12. The method of claim 11, further comprising:

calculating LIDAR data from the calculated chirp rate, the LIDAR data indicating a radial velocity and/or distance between the imaging system and an object external to the imaging system.

13. The method of claim 11, wherein calculating the chirp rate includes calculating a magnitude of the chirp rate according to mαn=fp/τp where mαn represents the magnitude of the chirp rate, fp represents the beat frequency of the combined signal, and τp represents a delay between a time needed for the first light signal to travel between the signal splitter and the signal combiner and a time needed for the second light signal to travel between the signal splitter and the signal combiner.

14. The method of claim 11, further comprising:

calculating LIDAR data from the calculated chirp rate, the LIDAR data indicating a radial velocity and/or distance between the imaging system and an object external to the imaging system.

15. The method of claim 11, further comprising:

combining the light from the first light signal with light from a comparative signal so as to form a composite signal that is beating at a composite signal beat frequency,

the light from the comparative signal including light from the common signal that has exited from the imaging system, that has been reflected by an object located outside of the imaging system, and that has returned to the imaging system.

16. The method of claim 15, further comprising:

identifying the composite signal beat frequency.

17. The method of claim 16, further comprising:

calculating LIDAR data from the chirp rate calculated by the chirp rate generator and also from the composite signal beat frequency identified by the beat frequency identifier, the LIDAR data indicating a radial velocity and/or distance between the imaging system and an object external to the imaging system.

18. The method of claim 11, wherein a chirp rate detection component reflects the second light signal but transmits the light that is from the common signal and that is included in the comparative signal.
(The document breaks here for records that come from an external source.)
===== src/rtl/adaptive_sof_restorer_pkg.sv =====
// Shared types and width helpers for the SOF restorer and its output stage.
// The constants give the widths of the default 1920x1080, 10-bit configuration.
package adaptive_sof_restorer_pkg;

    typedef enum logic [1:0] {
        SYNC   = 2'd0,
        SOF    = 2'd1,
        ACTIVE = 2'd2
    } state_e;

    localparam int DEF_FRAME_RES_X = 1920;
    localparam int DEF_FRAME_RES_Y = 1080;
    localparam int DEF_PX_WIDTH    = 10;

    function automatic int round_up8(input int w);
        return ((w + 7) / 8) * 8;
    endfunction

    localparam int TDATA_WIDTH    = round_up8(DEF_PX_WIDTH);
    localparam int PX_CNT_WIDTH   = $clog2(DEF_FRAME_RES_X + 1);
    localparam int LINE_CNT_WIDTH = $clog2(DEF_FRAME_RES_Y + 1);

endpackage


===== src/rtl/adaptive_sof_restorer_if.sv =====
// Generic AXI4-Stream bundle with master/slave views.
interface axi4_stream_if
    import adaptive_sof_restorer_pkg::*;
#(
    parameter int DATA_W = TDATA_WIDTH,
    parameter int USER_W = 1,
    parameter int ID_W   = 1,
    parameter int DEST_W = 1
);
    logic                  tvalid;
    logic                  tready;
    logic [DATA_W-1:0]     tdata;
    logic [DATA_W/8-1:0]   tstrb;
    logic [DATA_W/8-1:0]   tkeep;
    logic                  tlast;
    logic [USER_W-1:0]     tuser;
    logic [ID_W-1:0]       tid;
    logic [DEST_W-1:0]     tdest;

    modport master (output tvalid, tdata, tstrb, tkeep, tlast, tuser, tid, tdest,
                    input  tready);
    modport slave  (input  tvalid, tdata, tstrb, tkeep, tlast, tuser, tid, tdest,
                    output tready);
endinterface


===== src/rtl/adaptive_sof_restorer_skid.sv =====
// Two-entry AXI4-Stream register slice: one output register plus one skid
// register, so the upstream ready is a pure flop and throughput stays at 1/cycle.
module video_skid_buffer
    import adaptive_sof_restorer_pkg::*;
#(
    parameter int DATA_W = TDATA_WIDTH,
    parameter int USER_W = 1,
    parameter int ID_W   = 1,
    parameter int DEST_W = 1
) (
    input  logic          clk_i,
    input  logic          rst_i,
    axi4_stream_if.slave  s_axis,
    axi4_stream_if.master m_axis
);
    localparam int PAY_W = DATA_W + 2 * (DATA_W / 8) + 1 + USER_W + ID_W + DEST_W;

    logic [PAY_W-1:0] s_pay_s;
    logic [PAY_W-1:0] out_d, out_q, skid_d, skid_q;
    logic             out_vld_d, out_vld_q, skid_vld_d, skid_vld_q;
    logic             s_fire_s;

    assign s_pay_s = {s_axis.tdata, s_axis.tstrb, s_axis.tkeep, s_axis.tlast,
                      s_axis.tuser, s_axis.tid, s_axis.tdest};
    assign s_axis.tready = ~skid_vld_q;
    assign s_fire_s      = s_axis.tvalid & ~skid_vld_q;
    assign m_axis.tvalid = out_vld_q;
    assign {m_axis.tdata, m_axis.tstrb, m_axis.tkeep, m_axis.tlast,
            m_axis.tuser, m_axis.tid, m_axis.tdest} = out_q;

    // Next-state of the output and skid registers.
    always_comb begin
        out_d      = out_q;
        out_vld_d  = out_vld_q;
        skid_d     = skid_q;
        skid_vld_d = skid_vld_q;
        if (!out_vld_q || m_axis.tready) begin
            if (skid_vld_q) begin
                out_d      = skid_q;
                out_vld_d  = 1'b1;
                skid_vld_d = 1'b0;
            end else begin
                out_d     = s_pay_s;
                out_vld_d = s_fire_s;
            end
        end else begin
            // Output is stalled: a beat accepted this cycle parks in the skid slot.
            if (s_fire_s) begin
                skid_d     = s_pay_s;
                skid_vld_d = 1'b1;
            end else begin
                skid_vld_d = skid_vld_q;
            end
        end
    end

    // Register slice state with synchronous flush.
    always_ff @(posedge clk_i) begin
        if (rst_i) begin
            out_q      <= {PAY_W{1'b0}};
            out_vld_q  <= 1'b0;
            skid_q     <= {PAY_W{1'b0}};
            skid_vld_q <= 1'b0;
        end else begin
            out_q      <= out_d;
            out_vld_q  <= out_vld_d;
            skid_q     <= skid_d;
            skid_vld_q <= skid_vld_d;
        end
    end
endmodule


===== src/rtl/adaptive_sof_restorer.sv =====
// Restores tuser start-of-frame on a stream that marks frame ends with eof_i,
// checks line length and reports the height of each completed frame.
module adaptive_sof_restorer
    import adaptive_sof_restorer_pkg::*;
#(
    parameter int FRAME_RES_X = 1920,
    parameter int FRAME_RES_Y = 1080,
    parameter int PX_WIDTH    = 10
) (
    input  logic                               clk_i,
    input  logic                               rst_i,
    axi4_stream_if.slave                       video_i,
    input  logic                               eof_i,
    axi4_stream_if.master                      video_o,
    output logic [$clog2(FRAME_RES_Y+1)-1:0]   lines_per_frame_o,
    output logic                               frame_done_o,
    output logic                               line_len_err_o
);
    localparam int TDATA_W = round_up8(PX_WIDTH);
    localparam int PXW     = $clog2(FRAME_RES_X + 1);
    localparam int LCW     = $clog2(FRAME_RES_Y + 1);
    localparam logic [PXW:0]   RES_X_EXT = (PXW + 1)'(FRAME_RES_X);
    localparam logic [LCW-1:0] RES_Y     = LCW'(FRAME_RES_Y);

    state_e           state_d, state_q;
    logic [PXW-1:0]   px_cnt_d, px_cnt_q;
    logic [LCW-1:0]   line_cnt_d, line_cnt_q, lines_per_frame_d, lines_per_frame_q;
    logic [LCW-1:0]   line_sat_s;
    logic             frame_done_d, frame_done_q, line_len_err_d, line_len_err_q;
    logic             fire_s, eol_s, eof_s;

    axi4_stream_if #(.DATA_W(TDATA_W)) mid_axis ();

    // SYNC swallows beats so a frame cut by reset never reaches the output.
    assign video_i.tready = (state_q == SYNC) ? 1'b1 : mid_axis.tready;
    assign fire_s = video_i.tvalid & video_i.tready;
    assign eol_s  = fire_s & video_i.tlast;
    assign eof_s  = eol_s & eof_i;

    assign mid_axis.tvalid = video_i.tvalid & (state_q != SYNC);
    assign mid_axis.tdata  = video_i.tdata;
    assign mid_axis.tstrb  = video_i.tstrb;
    assign mid_axis.tkeep  = video_i.tkeep;
    assign mid_axis.tlast  = video_i.tlast;
    assign mid_axis.tid    = video_i.tid;
    assign mid_axis.tdest  = video_i.tdest;
    assign mid_axis.tuser  = (state_q == SOF);

    video_skid_buffer #(.DATA_W(TDATA_W)) u_skid (
        .clk_i  (clk_i),
        .rst_i  (rst_i),
        .s_axis (mid_axis),
        .m_axis (video_o)
    );

    assign line_sat_s = (line_cnt_q == RES_Y) ? RES_Y : line_cnt_q + LCW'(1);

    // Frame-position FSM next state.
    always_comb begin
        state_d = state_q;
        case (state_q)
            SYNC:    if (eof_s) state_d = SOF; else state_d = SYNC;
            SOF:     if (eof_s) state_d = SOF; else if (fire_s) state_d = ACTIVE; else state_d = SOF;
            ACTIVE:  if (eof_s) state_d = SOF; else state_d = ACTIVE;
            default: state_d = SYNC;
        endcase
    end

    // Pixel/line counters and status pulses; lines_per_frame only reports synced frames.
    always_comb begin
        px_cnt_d          = px_cnt_q;
        line_cnt_d        = line_cnt_q;
        lines_per_frame_d = lines_per_frame_q;
        frame_done_d      = 1'b0;
        line_len_err_d    = 1'b0;
        if (eol_s) begin
            px_cnt_d       = {PXW{1'b0}};
            line_len_err_d = (({1'b0, px_cnt_q} + (PXW + 1)'(1)) != RES_X_EXT);
            frame_done_d   = eof_i;
            if (state_q == SYNC) begin
                line_cnt_d = {LCW{1'b0}};
            end else if (eof_i) begin
                lines_per_frame_d = line_sat_s;
                line_cnt_d        = {LCW{1'b0}};
            end else begin
                line_cnt_d = line_sat_s;
            end
        end else if (fire_s) begin
            px_cnt_d = (px_cnt_q == {PXW{1'b1}}) ? px_cnt_q : px_cnt_q + PXW'(1);
        end else begin
            px_cnt_d = px_cnt_q;
        end
    end

    // State, counter and status registers.
    always_ff @(posedge clk_i) begin
        if (rst_i) begin
            state_q           <= SYNC;
            px_cnt_q          <= {PXW{1'b0}};
            line_cnt_q        <= {LCW{1'b0}};
            lines_per_frame_q <= {LCW{1'b0}};
            frame_done_q      <= 1'b0;
            line_len_err_q    <= 1'b0;
        end else begin
            state_q           <= state_d;
            px_cnt_q          <= px_cnt_d;
            line_cnt_q        <= line_cnt_d;
            lines_per_frame_q <= lines_per_frame_d;
            frame_done_q      <= frame_done_d;
            line_len_err_q    <= line_len_err_d;
        end
    end

    assign lines_per_frame_o = lines_per_frame_q;
    assign frame_done_o      = frame_done_q;
    assign line_len_err_o    = line_len_err_q;
endmodule


===== src/flat_wrapper.sv =====
// flat-port wrapper written by rule: the top's interface ports become plain ports
module adaptive_sof_restorer_flat import adaptive_sof_restorer_pkg::*;
#(
    parameter int FRAME_RES_X = 1920,
    parameter int FRAME_RES_Y = 1080,
    parameter int PX_WIDTH    = 10
)
  (clk_i, rst_i, eof_i, lines_per_frame_o, frame_done_o, line_len_err_o, video_i_tvalid, video_i_tdata, video_i_tstrb, video_i_tkeep, video_i_tlast, video_i_tuser, video_i_tid, video_i_tdest, video_i_tready, video_o_tvalid, video_o_tdata, video_o_tstrb, video_o_tkeep, video_o_tlast, video_o_tuser, video_o_tid, video_o_tdest, video_o_tready);
  axi4_stream_if #(.DATA_W(16)) video_i_i ();
  axi4_stream_if #(.DATA_W(16)) video_o_i ();
  input  logic clk_i;
  input  logic rst_i;
  input  logic eof_i;
  output logic [$clog2(FRAME_RES_Y+1)-1:0] lines_per_frame_o;
  output logic frame_done_o;
  output logic line_len_err_o;
  input wire logic [$bits(video_i_i.tvalid)-1:0] video_i_tvalid;
  input wire logic [$bits(video_i_i.tdata)-1:0] video_i_tdata;
  input wire logic [$bits(video_i_i.tstrb)-1:0] video_i_tstrb;
  input wire logic [$bits(video_i_i.tkeep)-1:0] video_i_tkeep;
  input wire logic [$bits(video_i_i.tlast)-1:0] video_i_tlast;
  input wire logic [$bits(video_i_i.tuser)-1:0] video_i_tuser;
  input wire logic [$bits(video_i_i.tid)-1:0] video_i_tid;
  input wire logic [$bits(video_i_i.tdest)-1:0] video_i_tdest;
  output wire logic [$bits(video_i_i.tready)-1:0] video_i_tready;
  output wire logic [$bits(video_o_i.tvalid)-1:0] video_o_tvalid;
  output wire logic [$bits(video_o_i.tdata)-1:0] video_o_tdata;
  output wire logic [$bits(video_o_i.tstrb)-1:0] video_o_tstrb;
  output wire logic [$bits(video_o_i.tkeep)-1:0] video_o_tkeep;
  output wire logic [$bits(video_o_i.tlast)-1:0] video_o_tlast;
  output wire logic [$bits(video_o_i.tuser)-1:0] video_o_tuser;
  output wire logic [$bits(video_o_i.tid)-1:0] video_o_tid;
  output wire logic [$bits(video_o_i.tdest)-1:0] video_o_tdest;
  input wire logic [$bits(video_o_i.tready)-1:0] video_o_tready;
  assign video_i_i.tvalid = video_i_tvalid;
  assign video_i_i.tdata = video_i_tdata;
  assign video_i_i.tstrb = video_i_tstrb;
  assign video_i_i.tkeep = video_i_tkeep;
  assign video_i_i.tlast = video_i_tlast;
  assign video_i_i.tuser = video_i_tuser;
  assign video_i_i.tid = video_i_tid;
  assign video_i_i.tdest = video_i_tdest;
  assign video_i_tready = video_i_i.tready;
  assign video_o_tvalid = video_o_i.tvalid;
  assign video_o_tdata = video_o_i.tdata;
  assign video_o_tstrb = video_o_i.tstrb;
  assign video_o_tkeep = video_o_i.tkeep;
  assign video_o_tlast = video_o_i.tlast;
  assign video_o_tuser = video_o_i.tuser;
  assign video_o_tid = video_o_i.tid;
  assign video_o_tdest = video_o_i.tdest;
  assign video_o_i.tready = video_o_tready;
  adaptive_sof_restorer #(.FRAME_RES_X(FRAME_RES_X), .FRAME_RES_Y(FRAME_RES_Y), .PX_WIDTH(PX_WIDTH)) u_core (.clk_i(clk_i), .rst_i(rst_i), .video_i(video_i_i), .eof_i(eof_i), .video_o(video_o_i), .lines_per_frame_o(lines_per_frame_o), .frame_done_o(frame_done_o), .line_len_err_o(line_len_err_o));
endmodule

===== config.mk =====
export PLATFORM = sky130hd
export DESIGN_NAME = adaptive_sof_restorer_flat
export DESIGN_NICKNAME = d
export VERILOG_FILES = /design/src/rtl/adaptive_sof_restorer_pkg.sv /design/src/rtl/adaptive_sof_restorer_if.sv /design/src/rtl/adaptive_sof_restorer_skid.sv /design/src/rtl/adaptive_sof_restorer.sv /design/src/flat_wrapper.sv
export SDC_FILE = /design/constraint.sdc
export NUM_CORES = 1
export LEC_CHECK = 0
export CAP_MARGIN = 20
export CORE_MARGIN = 5
export CORE_UTILIZATION = 50
export CTS_BUF_LIST = sky130_fd_sc_hd__clkbuf_2 sky130_fd_sc_hd__clkbuf_4 sky130_fd_sc_hd__clkbuf_8
export CTS_CLUSTER_DIAMETER = 30
export DETAILED_ROUTE_END_ITERATION = 8
export GPL_TIMING_DRIVEN = 0
export PLACE_DENSITY = 0.76
export RECOVER_POWER = 100
export SYNTH_ARGS = -nofsm -noshare
export SYNTH_HDL_FRONTEND = slang
export SYNTH_SLANG_ARGS = --single-unit

===== constraint.sdc =====
create_clock -name clk_i -period 2.6 [get_ports clk_i]
set_input_delay 0.26 -clock clk_i [delete_from_list [all_inputs] [get_ports clk_i]]
set_output_delay 0.26 -clock clk_i [all_outputs]
set_load 0.1 [all_outputs]

==> results.ini <==
[outcome]
status=complete, no violations

[worst_setup_path]
cp-end-kind=output pin
cp-start-kind=register
arrival_ns=2.27
crit_required_ns=2.34
rr_endpoint=u_core.lines_per_frame_o[9]$_SDFFE_PP0P_
crit_type=reg -> out
r2r_start=u_core.u_skid.skid_vld_q$_SDFFE_PP0P_
r2r_slack_ns=0.26
rr_worst_depth=5
cp_max_fo=7

[cells_and_area]
drive_above_1_share=0.0532
multiInputGateArea_um2=1850
nNetsFinal=554
n_fill_cell=626
finalNonFillerCells=625
fin_util=0.651
final_cell_mix=nand2_1, dfxtp_1, dlygate4sd3_1, a21oi_1, o21ai_0
num_antenna_cells=0
regArea_um2=1740
syn2layout_area_growth_pct=26.1

[cts]
ctsResizeCount=0
cts_made_buffers=9
clock-root-buffer=clkbuf_8
cts_sinks=87
h-tree-depth=3
clk_pin_slew_ns=0.09
clockBufferDepth=2
hold_buffers=0
insertion_delay_ns=0.36
cts_tree=yes
cts_setup_buffers=0

[timing]
tns_ns=0
clock.fmax_mhz=396
worst_pin_slew_ns=1.06
finalHoldViolCount=0
post-route-period-util=0.971
setup-violations-final=0
final_max_slew_viol_count=0
rsz0062_at_grt=false
layout_min_cycle_time_ns=2.53
setup_ws_ns=0.0748
slew_headroom=0.289
skew_ns=0.00783

[global_route]
grt_overflow=0
grt_max_degree=17
grt_pass1_wl_mm=15.0
grt_pass1_vias=3211
grtUsageTotal=0.188
antenna_found_initial=0

[route]
drtIter0Drc=135
drc=0
finalWirelength_mm=8.87
wire_per_inst_um=14.2
drtPass1Iterations=4
vias_per_cell=5.46
vias=3410
drtAntennaViolNets=0

[hold_path]
hold_class=in -> reg
holdPathEnd=u_core.state_q[0]$_SDFF_PP0_
hold_start=rst_i
hold_depth=2

[power_and_ir_drop]
powerDensity_nw_per_um2=600
power.total_mw=2.85
leakagePower_nw=1.65
vdd_drop_max_mv=0.304

[synth]
synth_top_area_share=0.462
synthTopCellsByArea=dfxtp_1, nand2_1, mux2i_1, a21oi_1, o21ai_0
synth_nets=478
synth_cell_types=52
async_reset_ff_frac=0
yosysWarnings=0
postSynthCellCount=445
yosysSeqAreaShare=0.462
yosysTopAreaCell=dfxtp_1
ys_ff_latch=87
syn_area_um2=3770
synth_ff_type=dfxtp_1
avgSynthCellArea_um2=8.47
synth_edf_count=0

[job]
cap_violations=0

[placed_design]
dpl.hpwl_mm=6.54
pre_cts_ws_ns=0.0192
place.gp.congestion=0.851
io_buffers=65
placedCellCount=609

[die]
die_w_um=96.8
fp.dieH_um=96.8
rows=31
initial_core_util=0.517
ioPinCount=68
die_area_um2=9370
core_um2=7290

[cells by family after synthesis]
logic type | after synthesis | synth area share
muxes | 24 | 0.0638
adders and majority gates | 4 | 0.0133
AOI/OAI and AO/OA | 106 | 0.168
xor gates and xnor gates | 10 | 0.0232
buffers and inverters | 41 | 0.0435
and+or+nand+nor | 173 | 0.226
DFF | 87 | 0.462
[worst max path at each step]
| stage | startpoint | to | depth (start not counted) |
|---|---|---|---|
| floorplan | u_core.state_q[0]$_SDFF_PP0_ | u_core.px_cnt_q[6]$_SDFFE_PP0P_ | 4 |
| global placement | video_i_tlast | u_core.lines_per_frame_o[9]$_SDFFE_PP0P_ | 6 |
| detailed placement | video_i_tlast | u_core.lines_per_frame_o[9]$_SDFFE_PP0P_ | 6 |
| CTS | u_core.state_q[0]$_SDFF_PP0_ | video_i_tready | 2 |
| global route | u_core.state_q[0]$_SDFF_PP0_ | video_i_tready | 2 |
| finish | u_core.state_q[0]$_SDFF_PP0_ | video_i_tready | 2 |
[metal layers]
metal | global-route usage | up-vias | wire length [µm]
li1 | - | 1729 | -
met3 | 0.0374 | 12 | 552
met1 | 0.245 | 1562 | 4030
met2 | 0.312 | 107 | 4160
met5 | 0 | - | 0
met4 | 0.0648 | 0 | 132
[metrics by stage]
step / hold slack, ns / cell area [µm²]
3_3_place_gp: 0.435 / 4550
5_1_grt: 0.424 / 4750
3_5_place_dp: 0.441 / 4550
2_1_floorplan: 0.371 / 3770
6_report: 0.340 / 4750
4_1_cts: 0.331 / 4770
[flip-flops by register name, summed over array words and instances, names as in the netlist]
name / flops
u_core.u_skid.m_axis.tvalid: 1
u_core.u_skid.out_q: 24
u_core.line_cnt_q: 11
u_core.u_skid.skid_q: 24
u_core.line_len_err_o: 1
u_core.px_cnt_q: 11
u_core.lines_per_frame_o: 11
u_core.u_skid.skid_vld_q: 1
u_core.frame_done_o: 1
u_core.state_q: 2
[layout make-up]
type	count	area share
multi-input cells	317	0.389
flip-flops and latches	87	0.367
repair buffers	65	0.137
clock buffers	9	0.0261
well taps	99	0.0261
plain buffers	31	0.0258
clock inverters	7	0.0216
inverters	10	0.00790
[where the power goes]
group | switching [mW] | internal (mW)
Sequential | 0.0192 | 1.36
Combinational | 0.295 | 0.102
Clock | 0.514 | 0.557
Total | 0.828 | 2.02
[synthesized netlist by cell type, types with 2 or more instances]
library cell / n
xor2_1: 6
xnor2_1: 4
buf_1: 2
or3_1: 6
and4_1: 3
a211oi_1: 6
a31oi_1: 3
o21ai_0: 33
and2_1: 2
a21oi_1: 38
ha_1: 4
inv_1: 10
nand3_1: 12
o31ai_1: 5
o22ai_1: 3
or4_1: 7
dfxtp_1: 87
nor3_1: 8
nor4_1: 2
nand2_1: 87
a311oi_1: 3
nand2b_1: 5
clkbuf_1: 21
buf_2: 8
nand4_1: 6
and3_1: 6
mux2i_1: 24
a22o_1: 2
nor2b_1: 2
nor2_1: 18
[worst max-delay path, stage by stage (launching register included)]
cell             delay, ns
dfxtp_1               0.37
o21ai_2               0.33
clkdlybuf4s50_1       1.20
(Power assumes the default switching activity.)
19. The method of claim 11, further comprising:

calculating an approximate duration of a delay between a time needed for the first light signal to travel between a signal splitter and a signal combiner and a time needed for the second light signal to travel between the signal splitter and the signal combiner, the signal splitter configured to split the common light signal into the first light signal and the second light signal, and the signal combiner configured to combine light from the first light signal and light from the second light signal.